Children staying fewer nights at Cuyahoga County office building, but officials still face huge placement gap
CLEVELAND, Ohio (WOIO) - A Cleveland teen failed by a broken child welfare system, is now preparing to be shipped out of state.
It’s an update to a tragic story we told you this summer. The boy is just one of many troubled teens 19 Investigates discovered have spent part of the year living at a Cuyahoga County office building.
With nowhere to go and no time left to wait, Cheryl says her now 15-year-old son she adopted when as a baby is about to get sent to Tennessee.
“He doesn’t understand,” the boy’s mom, Cheryl, said. “He is not able to process that. He is too mentally ill.”
She says there’s a residential facility there that can handle his high level needs.
But, it’s more that just a financial cost on the county to send him out of state.
It’s an emotional one too as he’ll be hundreds of miles away.
“It’s overwhelming,” Cheryl said.
Her son was charged with attempted murder earlier this year. When he was declared incompetent to stand trial in any criminal case, Cheryl says officials wanted to send him home.
“That’s not a good situation for society,” she said.
That’s when Cheryl surrendered custody.
After our coverage this summer, the county gave The Centers for Family and Children hundreds of thousands of dollars to open eight beds-- beds the organization cannot refuse to a mentally ill child like Cheryl’s son.
Months later, we’re still waiting for those beds to be set up.
While the number of kids spending multiple nights at the county office building appears to be decreasing since our initial story, we obtained data that shows 91 kids spent at least one night there since July.
“Yes, we’re getting the eight beds and that’s beautiful, but that doesn’t hold all the children that we need,” Cheryl said. “My son was diagnosed as homicidal in February and released from the hospital. If they would have had a place to put him then, none of this would have happened. No problems would have happened that have happened since then.”
She’s been told her son will likely get sent out of state just a few weeks before the Center’s beds become available.
“It’s heartbreaking. I wish I could do more,” she said. “My son may never be able to benefit, but I will do everything possible to make sure the next child benefits, because this is not working for anyone. It’s not working for public safety either.”
She says teens that remain in and out of Jane Edna are a risk to everyone.
“Hurt children hurt other people,” she said.
And that’s why she’s so set on speaking out for the greater good.

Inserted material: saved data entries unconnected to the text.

Source: an optimization exercise on an open RTL-to-GDS flow (aim: small area). Production flows keep margins and buffers that such runs may drop. The RTL was checked by simulation tests, not by an equivalence proof against the original design. Power is estimated from default activity; no workload was simulated.

==> flow/design.v <==
package fbfl_pkg;
    localparam int POOL_BLOCKS = 256;
    localparam int BLOCK_BYTES = 64;
    localparam int POOL_BASE   = 4096;
    localparam int ADDR_W = 32;
    localparam int SIZE_W = 32;
    localparam int ERR_W  = 32;
    localparam int IDX_W  = $clog2(POOL_BLOCKS);
    localparam int CNT_W  = $clog2(POOL_BLOCKS + 1);
    localparam int OFFS_W = $clog2(BLOCK_BYTES);
    localparam int STAT_W = 3;
    localparam logic [STAT_W-1:0] ST_OK        = 3'd0;
    localparam logic [STAT_W-1:0] ST_TOO_LARGE = 3'd1;
    localparam logic [STAT_W-1:0] ST_EMPTY     = 3'd2;
    localparam logic [STAT_W-1:0] ST_FULL      = 3'd3;
    localparam logic [STAT_W-1:0] ST_NULL      = 3'd4;
    localparam logic [STAT_W-1:0] ST_BAD_ADDR  = 3'd5;
    localparam logic KIND_ALLOC = 1'b0;
    localparam logic KIND_FREE  = 1'b1;
endpackage
import fbfl_pkg::*;
module fbfl_dec16n (
    input  logic        i_en,
    input  logic [3:0]  i_idx,
    output logic [15:0] o_sel_n
);
    for (genvar j = 0; j < 16; j++) begin : g_pre
        assign o_sel_n[j] = !(i_en && (i_idx == j));
    end
endmodule
module fbfl_sel (
    input  logic i_lo_n,
    input  logic i_hi_n,
    output logic o_sel
);
    assign o_sel = !(i_lo_n || i_hi_n);
endmodule
module fbfl_dec256 (
    input  logic                   i_en,
    input  logic [IDX_W-1:0]       i_idx,
    output logic [POOL_BLOCKS-1:0] o_sel
);
    logic [15:0] lo_n, hi_n;
    fbfl_dec16n u_lo (.i_en(i_en), .i_idx(i_idx[3:0]), .o_sel_n(lo_n));
    fbfl_dec16n u_hi (.i_en(1'b1), .i_idx(i_idx[7:4]), .o_sel_n(hi_n));
    for (genvar k = 0; k < POOL_BLOCKS; k++) begin : g_sel
        fbfl_sel u_sel (.i_lo_n(lo_n[k % 16]), .i_hi_n(hi_n[k / 16]), .o_sel(o_sel[k]));
    end
endmodule
module fbfl_store (
    input  logic                         i_clk,
    input  logic [POOL_BLOCKS-1:0]       i_we,
    input  logic [IDX_W-1:0]             i_wd,
    output logic [POOL_BLOCKS*IDX_W-1:0] o_q
);
    logic [POOL_BLOCKS*IDX_W-1:0] r_q;
    for (genvar k = 0; k < POOL_BLOCKS; k++) begin : g_slot
        always_ff @(posedge i_clk) begin
            if (i_we[k]) begin
                r_q[k*IDX_W +: IDX_W] <= i_wd;
            end
        end
    end
    assign o_q = r_q;
endmodule
module fbfl_aoi3 (
    input  logic [2:0]         i_sel,
    input  logic [3*IDX_W-1:0] i_d,
    output logic [IDX_W-1:0]   o_n
);
    assign o_n = ~(({IDX_W{i_sel[0]}} & i_d[0 +: IDX_W]) |
                   ({IDX_W{i_sel[1]}} & i_d[IDX_W +: IDX_W]) |
                   ({IDX_W{i_sel[2]}} & i_d[2*IDX_W +: IDX_W]));
endmodule
module fbfl_aoi2 (
    input  logic [1:0]         i_sel,
    input  logic [2*IDX_W-1:0] i_d,
    output logic [IDX_W-1:0]   o_n
);
    assign o_n = ~(({IDX_W{i_sel[0]}} & i_d[0 +: IDX_W]) |
                   ({IDX_W{i_sel[1]}} & i_d[IDX_W +: IDX_W]));
endmodule
module fbfl_any_low #(
    parameter int N = 86
) (
    input  logic [N-1:0] i_n,
    output logic         o_any
);
    assign o_any = ~&i_n;
endmodule
module fbfl_ring (
    input  logic             i_clk,
    input  logic             i_wr_en,
    input  logic [IDX_W-1:0] i_wr_idx,
    input  logic [IDX_W-1:0] i_wr_data,
    input  logic             i_rd_en,
    input  logic [IDX_W-1:0] i_rd_idx,
    output logic [IDX_W-1:0] o_rd_data
);
    localparam int N3 = 84;              
    localparam int NG = N3 + 2;          
    logic [POOL_BLOCKS-1:0]       we, rs;
    logic [POOL_BLOCKS*IDX_W-1:0] q;
    logic [IDX_W-1:0]             grp_n [0:NG-1];
    logic [NG-1:0]                col_n [0:IDX_W-1];
    fbfl_dec256 u_wdec (.i_en(i_wr_en), .i_idx(i_wr_idx), .o_sel(we));
    fbfl_dec256 u_rdec (.i_en(i_rd_en),    .i_idx(i_rd_idx), .o_sel(rs));
    fbfl_store u_store (.i_clk(i_clk), .i_we(we), .i_wd(i_wr_data), .o_q(q));
    for (genvar g = 0; g < N3; g++) begin : g_aoi3
        fbfl_aoi3 u_aoi (
            .i_sel (rs[3*g +: 3]),
            .i_d   (q[3*g*IDX_W +: 3*IDX_W]),
            .o_n   (grp_n[g])
        );
    end
    for (genvar g = 0; g < 2; g++) begin : g_aoi2
        fbfl_aoi2 u_aoi (
            .i_sel (rs[3*N3 + 2*g +: 2]),
            .i_d   (q[(3*N3 + 2*g)*IDX_W +: 2*IDX_W]),
            .o_n   (grp_n[N3 + g])
        );
    end
    for (genvar b = 0; b < IDX_W; b++) begin : g_bit
        for (genvar g = 0; g < NG; g++) begin : g_col
            assign col_n[b][g] = grp_n[g][b];
        end
        fbfl_any_low #(.N(NG)) u_or (.i_n(col_n[b]), .o_any(o_rd_data[b]));
    end
endmodule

“Bad things happen and we kind of sit around and go, ‘How did that happen? What could have we done to prevent it?’ Not that this would fix all problems, but this would help some of the violence, especially among our youth, if we could get our mentally ill youth the help that they need,” Cheryl said.
Cheryl’s friend Sarah Hihn has been fostering children in Cuyahoga County for more than a decade.

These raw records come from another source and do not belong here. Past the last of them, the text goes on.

This is an optimization exercise on Yosys and OpenROAD, whose aim is small area and few clock cycles per item, not a production implementation. RTL that was checked went through simulation tests only; none was proved equivalent to the original. Power and IR drop assume default switching activity.

==> module cell_hist_accum, before the edit <==
module cell_hist_accum #(
  parameter int IMAGE_WIDTH        = 64,
  parameter int IMAGE_HEIGHT       = 480,
  parameter int CELL_ROW_PIXELS    = 8,
  parameter int CELL_COLUMN_PIXELS = 8,
  parameter int BIN_WIDTH          = 14,
  parameter int BINS               = 9,
  parameter int MAG_WIDTH          = 8,
  parameter int HISTOGRAM_WIDTH    = BIN_WIDTH*(BINS+1)
) (
  input  logic                       clk,
  input  logic                       rst,
  input  logic                       in_valid,
  output logic                       in_ready,
  input  logic [3:0]                 bin_index,
  input  logic [MAG_WIDTH-1:0]       magnitude,
  output logic                       out_valid,
  input  logic                       out_ready,
  output logic [HISTOGRAM_WIDTH-1:0] cell_histogram,
  output logic                       out_last
);
  function automatic logic [13:0] radd(input logic [13:0] a, input logic [13:0] b);
    logic c;
    c = 1'b0;
    for (int i = 0; i < 14; i++) begin
      radd[i] = a[i] ^ b[i] ^ c;
      c = (a[i] & b[i]) | (a[i] & c) | (b[i] & c);
    end
  endfunction
  logic [5:0]  ph;         
  logic [2:0]  cx, px;     
  logic [2:0]  yl;         
  logic [5:0]  yr;         
  logic [7:0]  pending;    
  logic [2:0]  cap_col;    
  logic accept, acc_last;
  logic first_row, last_row, frame_end;
  assign first_row = (yl == 3'd0);
  assign last_row  = (yl == 3'd7);
  assign frame_end = last_row && (yr == 6'd59) && (cx == 3'd7);
  assign in_ready = (ph[5:3] == cx) && ((px != 3'd7) || (ph[2:0] == 3'd7)) &&
                    !((px == 3'd0) && first_row && pending[cx]);
  assign accept   = in_valid && in_ready && !rst;
  assign acc_last = accept && (px == 3'd7);
  always_ff @(posedge clk) begin
    if (rst) begin
      ph <= 6'd57;
      cx <= '0; px <= '0; yl <= '0; yr <= '0;
    end else begin
      ph <= ph + 6'd1;
      if (accept) begin
        px <= px + 3'd1;
        if (px == 3'd7) begin
          cx <= cx + 3'd1;
          if (cx == 3'd7) begin
            yl <= yl + 3'd1;
            if (yl == 3'd7) yr <= (yr == 6'd59) ? 6'd0 : yr + 6'd1;
          end
        end
      end
    end
  end
  logic [13:0] ra [64];
  logic        pv, dv;     
  logic [3:0]  pq, dq;     
  logic [8:0]  pm;         
  logic [7:0]  dm;
  logic [3:0]  nq;
  logic        nv, same;
  logic [7:0]  hc, hd;
  logic [8:0]  addend [8];
  assign nv   = accept && !bin_index[3];
  assign nq   = {1'b0, bin_index[2:0]} + {1'b0, ph[2:0]};
  assign same = nv && !nq[0] && pv && pq[0] && (nq == pq + 4'd1);
  always_ff @(posedge clk) begin
    pv <= nv;
    pq <= nq;
    pm <= same ? 9'(radd({6'd0, magnitude}, {6'd0, pm[7:0]})) : {1'b0, magnitude};
    dv <= pv && pq[0];
    dq <= pq;
    dm <= pm[7:0];
  end
  always_comb begin
    for (int i = 0; i < 8; i++) begin
      hc[i] = pv && !pq[0] && (pq[3:1] == 3'(i));
      hd[i] = dv && (dq[3:1] + 3'd1 == 3'(i));
      addend[i] = hc[i] ? pm : (hd[i] ? {1'b0, dm} : 9'd0);
    end
  end
  logic [5:0] gph;
  logic [2:0] gc;
  logic       clr;
  assign gph = ph + 6'd7;
  assign gc  = gph[5:3];
  assign clr = !pending[gc] && !((gc == cx) && (px != 3'd0)) &&
               ((gc < cx) ? last_row : first_row);
  logic [13:0] wsum [8];
  for (genvar i = 0; i < 8; i++) begin : g_add
    cell_hist_add u_add (.a(ra[2*i]), .b(addend[i]), .s(wsum[i]));
  end
  always_ff @(posedge clk) begin
    ra[0] <= clr ? 14'd0 : ra[63];
    for (int i = 0; i < 8; i++) begin
      ra[2*i+1] <= wsum[i];
      if (i < 7) ra[2*i+2] <= ra[2*i+1];
    end
    for (int s = 16; s < 64; s++)
      ra[s] <= ra[s-1];
  end
  logic [10:0] r8, r8_next;
  logic [1:0]  r8s [8];    
  logic        r8_mask;    
  logic        bcy;        
  logic [1:0]  rb [64];
  logic [2:0]  bsum;
  assign r8_next = 11'(radd({3'd0, (accept && px == 3'd0) ? 11'd0 : r8},
                            (accept && bin_index == 4'd8) ? {6'd0, magnitude} : 14'd0));
  always_ff @(posedge clk) begin
    r8 <= r8_next;
    if (acc_last) begin
      for (int k = 0; k < 5; k++) r8s[k] <= r8_next[2*k +: 2];
      r8s[5] <= {1'b0, r8_next[10]};
      r8s[6] <= 2'b00;
      r8s[7] <= {1'b0, frame_end};
    end else begin
      for (int k = 0; k < 7; k++) r8s[k] <= r8s[k+1];
      r8s[7] <= 2'b00;
    end
    if (ph[2:0] == 3'd7) r8_mask <= acc_last && first_row;
  end
  assign bsum = (r8_mask ? 3'd0 : {1'b0, rb[63]}) + {1'b0, r8s[0]} +
                {2'b00, bcy && (ph[2:0] != 3'd0)};
  always_ff @(posedge clk) begin
    bcy   <= bsum[2];
    rb[0] <= bsum[1:0];
    for (int s = 1; s < 64; s++) rb[s] <= rb[s-1];
  end
  logic [13:0] oa [8];
  logic [1:0]  ob [8];
  logic [13:0] tot;
  logic        o_fill;
  logic        start, shift;
  logic [2:0]  k;
  logic [13:0] bterm;
  assign k     = ph[2:0];
  assign start = (k == 3'd0) && pending[cap_col] && (ph[5:3] == cap_col + 3'd2) &&
                 (!out_valid || out_ready);
  assign shift = start || o_fill;
  assign bterm = 14'(rb[7]) << (2*k);
  always_ff @(posedge clk) begin
    if (rst) begin
      pending   <= '0;
      cap_col   <= '0;
      o_fill    <= 1'b0;
      out_valid <= 1'b0;
    end else begin
      if (acc_last && last_row) pending[cx] <= 1'b1;
      if (start) begin
        pending[cap_col] <= 1'b0;
        cap_col <= cap_col + 3'd1;
      end
      o_fill <= start || (o_fill && (k != 3'd7));
      if (o_fill && (k == 3'd7)) out_valid <= 1'b1;
      else if (out_ready)        out_valid <= 1'b0;
    end
  end
  always_ff @(posedge clk) begin
    if (shift) begin
      oa[0] <= ra[22];
      for (int i = 1; i < 8; i++) oa[i] <= oa[i-1];
      ob[7] <= rb[7];
      for (int i = 0; i < 7; i++) ob[i] <= ob[i+1];
      tot <= ((k == 3'd0) ? 14'd0 : tot) + ra[22] + bterm;
    end
  end
  always_comb begin
    for (int b = 0; b < 8; b++) cell_histogram[14*b +: 14] = oa[b];
    for (int i = 0; i < 7; i++) cell_histogram[112 + 2*i +: 2] = ob[i];
    cell_histogram[126 +: 14] = tot;
  end
  assign out_last = ob[7][0];
endmodule
Settings: LEC_CHECK=0, CAP_MARGIN=20, CORE_MARGIN=2, CORE_UTILIZATION=65, SLEW_MARGIN=20, SYNTH_HIERARCHICAL=1; clock period 6.0 ns.
standard.sh (not shown) runs the stock make flow with config.mk's settings and CLKGATE_MAP_FILE= SYNTH_SCRIPT=/design/flow/synth_recipe.tcl, a recipe that flattens the netlist after the stock synthesis.
==> flow/flow/run.sh <==
#!/bin/bash
# The standard layout (standard.sh, unchanged synthesis, floorplan, power grid and
# routing), with two changes: the port buffers are the smallest buffer cell, and
# clock tree synthesis inserts no dummy loads.
set -euo pipefail
export BUFFER_PORTS_ARGS="-buffer_cell sky130_fd_sc_hd__buf_1"
export CTS_ARGS="-sink_clustering_enable -repair_clock_nets -dont_use_dummy_load -buf_list sky130_fd_sc_hd__clkbuf_8 -sink_clustering_size 18 -sink_clustering_max_diameter 50"
bash standard.sh > standard.log 2>&1
Testbench counts at the start, summed over its fixed seeds: cycles 491,712, pixels 491,520.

“We should not have to ship Ohio children out of state,” she said.
Data we uncovered in August shows more than 60 Cuyahoga County kids had been sent to live out of state.

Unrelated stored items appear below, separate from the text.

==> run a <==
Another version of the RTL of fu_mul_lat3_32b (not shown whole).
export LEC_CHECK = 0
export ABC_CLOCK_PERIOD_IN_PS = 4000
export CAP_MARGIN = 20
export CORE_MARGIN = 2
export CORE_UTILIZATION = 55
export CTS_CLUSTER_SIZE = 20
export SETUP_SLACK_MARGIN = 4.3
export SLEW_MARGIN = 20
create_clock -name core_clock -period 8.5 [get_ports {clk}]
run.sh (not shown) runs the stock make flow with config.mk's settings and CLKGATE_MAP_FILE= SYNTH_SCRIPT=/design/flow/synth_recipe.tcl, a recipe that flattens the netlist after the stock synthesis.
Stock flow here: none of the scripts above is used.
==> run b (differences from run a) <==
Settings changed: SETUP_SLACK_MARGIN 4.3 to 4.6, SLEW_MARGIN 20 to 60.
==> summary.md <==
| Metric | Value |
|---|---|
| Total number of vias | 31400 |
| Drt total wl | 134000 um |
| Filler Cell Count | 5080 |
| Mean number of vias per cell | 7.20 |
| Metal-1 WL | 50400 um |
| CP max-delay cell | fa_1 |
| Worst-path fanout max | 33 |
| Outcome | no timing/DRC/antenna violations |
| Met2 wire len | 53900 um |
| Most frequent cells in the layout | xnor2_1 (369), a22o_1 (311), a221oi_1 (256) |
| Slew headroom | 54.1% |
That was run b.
This design comes from an exercise in tuning for small area and few clock cycles on the open sky130 flow, not from production work.
The RTL was checked by simulation tests, not by an equivalence proof against the original design.

== before ==
==> flow/design.v <==
`timescale 1ns / 1ps
package mrr_pkg;
  localparam int unsigned MAX_N         = 32;
  localparam int unsigned ELEMENT_WIDTH = 64;
  localparam int unsigned CFG_W     = 6;
  localparam int unsigned APB_AW    = 3;
  localparam int unsigned APB_DW    = 32;
  localparam int unsigned REG_IDX_W = APB_AW - 2;
  localparam logic [REG_IDX_W-1:0] REG_MATRIX_SIZE = '0;
  localparam logic [CFG_W-1:0]     RESET_SIZE      = CFG_W'(4);
  localparam int unsigned POS_W     = $clog2(MAX_N);
  localparam int unsigned WIN_DEPTH = MAX_N;
  localparam int unsigned SLOT_W    = $clog2(WIN_DEPTH);
endpackage
`timescale 1ns / 1ps
module mrr_ram #(
  parameter  int unsigned DEPTH = 32,
  parameter  int unsigned WIDTH = 64,
  localparam int unsigned AW    = $clog2(DEPTH)
) (
  input  logic             clk_i,
  input  logic             we_i,
  input  logic [AW-1:0]    waddr_i,
  input  logic [WIDTH-1:0] wdata_i,
  input  logic [AW-1:0]    raddr_i,
  output logic [WIDTH-1:0] rdata_o
);
  logic [WIDTH-1:0] mem [DEPTH];
  always_ff @(posedge clk_i) begin
    if (we_i) begin
      mem[waddr_i] <= wdata_i;
    end
  end
  always_comb begin
    rdata_o = '0;
    for (int unsigned i = 0; i < DEPTH; i++) begin
      rdata_o = rdata_o | (mem[i] & {WIDTH{raddr_i == AW'(i)}});
    end
  end
endmodule
`timescale 1ns / 1ps
import mrr_pkg::*;
module matrix_ring_rotate_by_one (
  input  logic                            clk_i,
  input  logic                            rst_ni,
  input  logic                            in_valid_i,
  output logic                            in_ready_o,
  input  logic signed [ELEMENT_WIDTH-1:0] element_i,
  output logic                            out_valid_o,
  input  logic                            out_ready_i,
  output logic signed [ELEMENT_WIDTH-1:0] rotated_element_o,
  output logic                            run_last_o,
  output logic                            frame_last_o,
  input  logic                            psel,
  input  logic                            penable,
  input  logic                            pwrite,
  input  logic [APB_AW-1:0]               paddr,
  input  logic [APB_DW-1:0]               pwdata,
  output logic [APB_DW-1:0]               prdata,
  output logic                            pready
);
  localparam int unsigned PW = mrr_pkg::POS_W;
  localparam int unsigned EW = mrr_pkg::ELEMENT_WIDTH;
  logic [CFG_W-1:0] cfg_size_q;
  logic             cfg_sel;
  logic             cfg_we;
  assign pready  = 1'b1;
  assign cfg_sel = (paddr[APB_AW-1:2] == REG_MATRIX_SIZE);
  assign cfg_we  = psel && penable && pwrite && cfg_sel;
  always_ff @(posedge clk_i or negedge rst_ni) begin
    if (!rst_ni) begin
      cfg_size_q <= RESET_SIZE;
    end else if (cfg_we) begin
      cfg_size_q <= pwdata[CFG_W-1:0];
    end
  end
  always_comb begin
    prdata = '0;
    if (cfg_sel) begin
      prdata[CFG_W-1:0] = cfg_size_q;
    end
  end
  logic [PW-1:0] nm1;
  always_comb begin
    if (cfg_size_q == '0) begin
      nm1 = '0;
    end else if (cfg_size_q > CFG_W'(MAX_N)) begin
      nm1 = PW'(MAX_N - 1);
    end else begin
      nm1 = PW'(cfg_size_q - CFG_W'(1));
    end
  end
  logic [PW-1:0] in_row_q, in_col_q;
  logic [PW-1:0] fo_q;
  logic          flush_q;
  logic          par_q;
  logic          n_odd;
  logic          in_last;
  logic          in_acc;
  logic          o_valid_q;
  logic          can_load;
  logic          issue;
  assign n_odd    = !nm1[0];
  assign in_last  = (in_row_q == nm1) && (in_col_q == nm1);
  assign can_load = !o_valid_q || out_ready_i;
  always_comb begin
    if (flush_q) begin
      in_ready_o = (in_col_q < fo_q) || ((in_col_q == fo_q) && can_load);
    end else begin
      in_ready_o = (in_row_q == '0) || can_load;
    end
  end
  assign in_acc = in_valid_i && in_ready_o;
  assign issue  = flush_q ? can_load : (in_acc && (in_row_q != '0));
  always_ff @(posedge clk_i or negedge rst_ni) begin
    if (!rst_ni) begin
      in_row_q <= '0;
      in_col_q <= '0;
      fo_q     <= '0;
      flush_q  <= 1'b0;
      par_q    <= 1'b0;
    end else if (cfg_we) begin
      in_row_q <= '0;
      in_col_q <= '0;
      fo_q     <= '0;
      flush_q  <= 1'b0;
      par_q    <= 1'b0;
    end else begin
      if (in_acc) begin
        if (in_col_q == nm1) begin
          in_col_q <= '0;
          in_row_q <= in_last ? '0 : in_row_q + PW'(1);
        end else begin
          in_col_q <= in_col_q + PW'(1);
        end
      end
      if (flush_q && issue) begin
        fo_q <= (fo_q == nm1) ? '0 : fo_q + PW'(1);
      end
      if (in_acc && in_last) begin
        flush_q <= 1'b1;
        par_q   <= par_q ^ n_odd;
      end else if (flush_q && issue && (fo_q == nm1)) begin
        flush_q <= 1'b0;
      end
    end
  end
  function automatic logic [SLOT_W-1:0] swap_slot(input logic [SLOT_W-1:0] s);
    if (s == '0) begin
      swap_slot = '0;
    end else if (s[0]) begin
      swap_slot = s + SLOT_W'(1);
    end else begin
      swap_slot = s - SLOT_W'(1);
    end
  endfunction
  logic [PW-1:0]     q_row, q_col;
  logic [PW:0]       q_sum;
  logic              q_par;
  logic [SLOT_W-1:0] s_base;
  logic              s_fwd;
  logic              s_in;
  logic [SLOT_W-1:0] s_slot;
  logic [SLOT_W-1:0] w_slot;
  logic              w_en;
  assign q_row = flush_q ? nm1 : (in_row_q - PW'(1));
  assign q_col = flush_q ? fo_q : in_col_q;
  assign q_sum = (PW + 1)'(q_row) + (PW + 1)'(q_col);
  assign q_par = par_q ^ (flush_q && n_odd);
  always_comb begin
    s_base = '0;
    s_fwd  = 1'b1;
    s_in   = 1'b0;
    if ((q_row == q_col) && ({q_row, 1'b0} == (PW + 1)'(nm1))) begin
      s_base = '0;
    end else if ((q_row < q_col) && (q_sum <= (PW + 1)'(nm1))) begin
      s_base = SLOT_W'(q_col - q_row - PW'(1));
    end else if ((q_row <= q_col) && (q_sum > (PW + 1)'(nm1))) begin
      s_base = SLOT_W'({q_col, 1'b0} - (PW + 1)'(nm1) - (PW + 1)'(!(q_sum[0] ^ nm1[0])));
    end else if ((q_row > q_col) && (q_sum >= (PW + 1)'(nm1))) begin
      s_base = SLOT_W'(q_sum - (PW + 1)'(nm1));
      s_fwd  = 1'b0;
    end else begin
      s_in   = 1'b1;
    end
    s_slot = (n_odd && (s_fwd == q_par)) ? swap_slot(s_base) : s_base;
  end
  always_comb begin
    if (in_row_q == '0) begin
      w_slot = (n_odd && par_q) ? swap_slot(SLOT_W'(in_col_q)) : SLOT_W'(in_col_q);
      w_en   = in_acc;
    end else begin
      w_slot = s_slot;
      w_en   = in_acc && !s_in;
    end
  end
  logic [EW-1:0] rd_data;
  logic [EW-1:0] res;
  mrr_ram #(
    .DEPTH (WIN_DEPTH),
    .WIDTH (EW)
  ) u_window (
    .clk_i   (clk_i),
    .we_i    (w_en),
    .waddr_i (w_slot),
    .wdata_i (element_i),
    .raddr_i (s_slot),
    .rdata_o (rd_data)
  );
  assign res = s_in ? element_i : rd_data;
  logic [EW-1:0] o_data_q;
  logic          o_run_last_q;
  logic          o_frame_last_q;
  always_ff @(posedge clk_i or negedge rst_ni) begin
    if (!rst_ni) begin
      o_valid_q <= 1'b0;
    end else if (issue) begin
      o_valid_q <= 1'b1;
    end else if (out_ready_i) begin
      o_valid_q <= 1'b0;
    end
  end
  always_ff @(posedge clk_i) begin
    if (issue) begin
      o_data_q       <= res;
      o_run_last_q   <= flush_q ? (fo_q == nm1) : !in_last;
      o_frame_last_q <= flush_q && (fo_q == nm1);
    end
  end
  assign out_valid_o       = o_valid_q;
  assign rotated_element_o = o_data_q;
  assign run_last_o        = o_run_last_q;
  assign frame_last_o      = o_frame_last_q;
endmodule
From an optimization exercise on the open Yosys and OpenROAD flow, aimed at small area, a short achievable clock period and few clock cycles per item; shortcuts taken in it are not production practice.
Only simulation tests tie the RTL to the original design; equivalence was not proved.

== trial 53 ==
// line_segment_clipper
module line_segment_clipper (
	input logic clk,
	input logic arst_n,
	input logic in_valid,
	output logic in_stall,
	input lsc_pkg::coord_t start_x,
	input lsc_pkg::coord_t start_y,
	input lsc_pkg::coord_t end_x,
	input lsc_pkg::coord_t end_y,
	output logic out_valid,
	input logic out_stall,
	output logic visible,
	output lsc_pkg::coord_t clip_start_x,
	output lsc_pkg::coord_t clip_start_y,
	output lsc_pkg::coord_t clip_end_x,
	output lsc_pkg::coord_t clip_end_y,
	input logic cfg_write,
	input lsc_pkg::cfg_idx_t cfg_index,
	input lsc_pkg::coord_t cfg_data
);
==> flow/config.mk <==
export PLATFORM = sky130hd
export DESIGN_NAME = line_segment_clipper
export DESIGN_NICKNAME = line_segment_clipper
export VERILOG_FILES = /design/flow/design.v
export SDC_FILE = /design/flow/constraint.sdc
export NUM_CORES = 4
export LEC_CHECK = 0
export ABC_AREA = 1
export CAP_MARGIN = 20
export CORE_MARGIN = 2
export CORE_UTILIZATION = 65
export SLEW_MARGIN = 20
==> flow/constraint.sdc <==
create_clock -name core_clock -period 10.0 [get_ports {clk}]
set_input_delay 2.0000 -clock core_clock [delete_from_list [all_inputs] [get_ports {clk}]]
set_output_delay 2.0000 -clock core_clock [all_outputs]
set_load 0.01 [all_outputs]
standard.sh (not shown) runs the stock make flow with config.mk's settings and CLKGATE_MAP_FILE= SYNTH_SCRIPT=/design/flow/synth_recipe.tcl, a recipe that flattens the netlist after the stock synthesis.
==> flow/flow/run.sh <==
#!/bin/bash
set -euo pipefail
bash standard.sh SETUP_SLACK_MARGIN=5.3 finish > standard.log 2>&1
Testbench counts of trial 53, summed over its fixed seeds: cycles 34,536, segments 33,600.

Both women want to see more residential options open for kids with mental illness here in Northeast Ohio. They want new county leadership to consider that.
“I’m hopeful, but I am cautiously optimistic,” Hihn said. “These problems with social services are not new. I have been a foster parent for 16 years, and when I first started, these were the same stories. so in 16 years time I haven’t seen much movement. I’m not sure what the next 16 years would hold.
We reached out to Chris Ronayne last week, after he was elected to be the next county executive.
He doesn’t take office until January, but we wanted to talk to him about where aiding child and family services stands in his priorities.
A communications person told us he was busy and ultimately didn’t answer our request for an interview.
Regardless, these moms want him to hear this.
“This cannot be one person that solves this. This really needs to be a community effort,” Hihn said.
Hihn says the first step is meeting with parents like her and Cheryl.
“I believe in foster care so much, I really do,” Cheryl said.